为首的是保守党议会领袖蒙特罗侯爵,当着十几个记者的面,指着首相府的大门喊:
“女王陛下被暴徒吓破了胆!南部那些佃农是什么?是共和邪说的传播者!是抢占地盘的不法分子!加泰罗尼亚人是什么?是一群拿自治权当幌子的分裂主义者!原葡萄牙地区又是什么?是趁火打劫的投机分子!女王不去镇压他们,反而提前选举,这就是在向街头投降!”
侯爵这番话在当天下午就被几家保守派报纸原文刊登。
晚些时候保守党团发表正式声明,言辞稍加修饰,反对提前选举,理由比蒙特罗侯爵说得漂亮些,大意是,“在国家面临分裂威胁时刻提前举行选举,将削弱政府维持秩序的能力,助长各地分离主义势力的气焰!”
声明下面列了十几个保守党议员的署名,其中不少人来自南方几个大地主家族,因为是现在最直接的损失人,南部佃农抢了他们庄园土地,所以此刻都联合起来反对女王让步。

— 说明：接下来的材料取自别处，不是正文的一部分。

[config.mk]
export PLATFORM = sky130hd
export DESIGN_NAME = tick_task_scheduler_with_clock_flat
export DESIGN_NICKNAME = d
export VERILOG_FILES = /design/src/tts_pkg.sv /design/src/tts_item_if.sv /design/src/tts_result_if.sv /design/src/tts_cfg_if.sv /design/src/tick_task_scheduler_with_clock.sv /design/src/tts_divider.sv /design/src/tts_clock.sv /design/src/flat_wrapper.sv
export VERILOG_INCLUDE_DIRS = /design/src /design/src/src
export SDC_FILE = /design/constraint.sdc
export NUM_CORES = 1
export LEC_CHECK = 0
export ABC_AREA = 1
export ABC_CLOCK_PERIOD_IN_PS = 4670
export BUFFER_PORTS_ARGS = -buffer_cell sky130_fd_sc_hd__buf_2
export CAP_MARGIN = 0
export CORE_UTILIZATION = 66
export DETAILED_ROUTE_END_ITERATION = 7
export PLACE_DENSITY = 0.86
export SETUP_SLACK_MARGIN = 0.3
export SYNTH_ARGS = -nofsm -noshare
export SYNTH_HDL_FRONTEND = slang
export SYNTH_SLANG_ARGS = --single-unit
[constraint.sdc]
create_clock -name clk -period 4.67 [get_ports clk]
set_input_delay 0.2335 -clock clk [delete_from_list [all_inputs] [get_ports clk]]
set_output_delay 0.2335 -clock clk [all_outputs]
set_load 0.02 [all_outputs]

他们不仅拒绝提前选举,还要求加快派遣增援南下,否则南部骚乱将蔓延至全国。
但当天晚上一条没经过正规渠道的消息让情况更加微妙。
陆军参谋部一名不愿透露姓名的高级军官私下向在马德里的老熟人吐槽:“女王在向暴民妥协!”
这句话是饭桌上说的,但被同桌有心之人传了出来,很快在军方社交小圈子里扩散。
这名军官并没有签名发表任何声明,可他的态度在这小部分中下层军官里相当有市场。
虽然陆军此前已明确表态,驻守南方的兵力上限已经逼近临界点,腾不出足够人手同时处理三个方向。
但现在女王宣布选举,等同于承认军队的调度困境,等于承认镇压路线受阻,这被那部分保守派军官解读为对军方的间接否定。
加上蒙特罗侯爵等保守党人的助阵,各方反对力量开始借着屈服于暴徒这个由头开始集结。
贝拉在半夜看到法兰克大使发回的这通汇总时,困意全无。
她在卧室里来回走了两圈。
卡多佐的通道太克制了,跟那年法兰克国内的情况何其相似!
但不同在于,马德里没有卢泰西亚当年那么果断。
当年法兰克王室好歹还顶着保守派压力清理了一批旧贵族,伊比利亚女王呢?
她把球踢给了选举!
与此同时在伦底纽姆,艾略特已经看完了全部报告。